Question

Let \(T: \mathbb{R}^4 \to \mathbb{R}^4\) be a linear transformation and the null space of \(T\) be the subspace of \(\mathbb{R}^4\) given by \[ \{ (x_1, x_2, x_3, x_4) \in \mathbb{R}^4 : 4x_1 + 3x_2 + 2x_3 + x_4 = 0 \}. \] If \(\text{Rank}(T - 3I) = 3\), where \(I\) is the identity map on \(\mathbb{R}^4\), then the minimal polynomial of \(T\) is

• A. \(x(x - 3)\)
• B. \(x(x - 3)^3\)
• C. \(x^3(x - 3)\)
• D. \(x^2(x - 3)^2\)

Hint:

A common mistake is to misinterpret the dimension of a subspace given by an equation. In \(\mathbb{R}^n\), a single non-trivial linear equation defines a hyperplane of dimension \(n-1\). Correctly calculating the geometric multiplicities is the key step.

Answer 1

The Correct Option is A

Step 1: Understanding the Concept:
This question relates properties of a linear transformation (like rank and nullity) to its eigenvalues, geometric multiplicities, and ultimately its minimal polynomial.
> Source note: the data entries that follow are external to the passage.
==> config.mk <==
export PLATFORM = sky130hd
export DESIGN_NAME = mux_simples
export DESIGN_NICKNAME = d
export VERILOG_FILES = /design/src/rtl/mux_simples_pkg.sv /design/src/rtl/mux_simples_cell.sv /design/src/rtl/mux_simples.sv
export SDC_FILE = /design/constraint.sdc
export NUM_CORES = 1
export LEC_CHECK = 0
export ABC_CLOCK_PERIOD_IN_PS = 4000
export CAP_MARGIN = 10
export CORE_AREA = 2 2 39 41
export DETAILED_ROUTE_END_ITERATION = 6
export DIE_AREA = 0 0 41 43
export SLEW_MARGIN = 10
export SYNTH_ARGS = -nofsm -noshare
export SYNTH_HDL_FRONTEND = slang
export SYNTH_SLANG_ARGS = --single-unit
==> constraint.sdc <==
create_clock -name clk -period 4 [get_ports clk]
set_input_delay 0.8 -clock clk [delete_from_list [all_inputs] [get_ports clk]]
set_output_delay 0.8 -clock clk [all_outputs]
set_load 0.02 [all_outputs]
==> src/rtl/mux_simples_pkg.sv <==
// Shared defaults and the saturating increment used by the mux_simples select-toggle counter.
package mux_simples_pkg;

  localparam int DEF_WIDTH = 1;
  localparam int DEF_CNT_W = 8;

  // Holds at 2^width-1 instead of wrapping; width is limited to 32.
  function automatic logic [31:0] sat_inc(input logic [31:0] value, input int width);
    logic [63:0] lim;
    lim = (64'd1 << width) - 64'd1;
    return ({32'd0, value} >= lim) ? value : value + 32'd1;
  endfunction

endpackage

==> src/rtl/mux_simples_cell.sv <==
// WIDTH-bit 2:1 selector, y = s ? b : a; purely combinational, zero latency.
// Backpressure: none, no handshake.
module mux_simples_cell #(
  parameter int WIDTH = 1
) (
  input  logic [WIDTH-1:0] a,
  input  logic [WIDTH-1:0] b,
  input  logic             s,
  output logic [WIDTH-1:0] y
);

  assign y = s ? b : a;

endmodule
Key concepts are the Rank-Nullity Theorem, eigenvalues, eigenspaces, and the condition for diagonalizability.
Step 2: Key Formula or Approach:
1. The null space of T is the eigenspace corresponding to the eigenvalue \(\lambda = 0\). Its dimension is the geometric multiplicity of \(\lambda=0\).
2. The null space of \(T-\lambda I\) is the eigenspace for the eigenvalue \(\lambda\).
3. Rank-Nullity Theorem: \(\text{Rank}(A) + \text{Nullity}(A) = \text{dimension of domain}\).
4. A linear transformation on an \(n\)-dimensional space is diagonalizable if and only if the sum of the geometric multiplicities of its eigenvalues is \(n\).
5. The minimal polynomial of a diagonalizable transformation has distinct roots (each eigenvalue appears with power 1).
Step 3: Detailed Calculation:
Analysis of Eigenvalue \(\lambda = 0\):
The null space of \(T\), denoted \(\ker(T)\), is the eigenspace for \(\lambda=0\).
We are given \(\ker(T) = \{ \mathbf{x} \in \mathbb{R}^4 : 4x_1 + 3x_2 + 2x_3 + x_4 = 0 \}\).
This is the equation of a hyperplane in \(\mathbb{R}^4\). The dimension of this subspace is \(4-1 = 3\).
So, \(\text{Nullity}(T) = \dim(\ker(T)) = 3\).
This means the geometric multiplicity of the eigenvalue \(\lambda=0\) is 3.
Analysis of Eigenvalue \(\lambda = 3\):
We are given \(\text{Rank}(T - 3I) = 3\).
Using the Rank-Nullity Theorem for the transformation \(T-3I\): \[ \text{Rank}(T - 3I) + \text{Nullity}(T - 3I) = \dim(\mathbb{R}^4) = 4 \] \[ 3 + \text{Nullity}(T - 3I) = 4 \] \[ \text{Nullity}(T - 3I) = 1 \] The null space of \(T-3I\) is the eigenspace for \(\lambda=3\). So, the geometric multiplicity of the eigenvalue \(\lambda=3\) is 1.
Check for Diagonalizability:
The sum of the geometric multiplicities of the eigenvalues is \(3 (\text{for } \lambda=0) + 1 (\text{for } \lambda=3) = 4\).
Since this sum equals the dimension of the vector space \(\mathbb{R}^4\), the linear transformation \(T\) is diagonalizable.
Determine the Minimal Polynomial:
For a diagonalizable matrix or transformation, the minimal polynomial is the product of distinct linear factors corresponding to its eigenvalues. The eigenvalues are 0 and 3.
Therefore, the minimal polynomial \(m(x)\) is: \[ m(x) = (x - 0)(x - 3) = x(x-3) \] Step 4: Final Answer:
The minimal polynomial of T is \(x(x-3)\).
Step 5: Why This is Correct:
By correctly identifying the dimensions of the eigenspaces for \(\lambda=0\) and \(\lambda=3\), we found the sum of their geometric multiplicities to be 4. This matches the dimension of the space, proving T is diagonalizable. The minimal polynomial for a diagonalizable operator contains each distinct eigenvalue factor exactly once.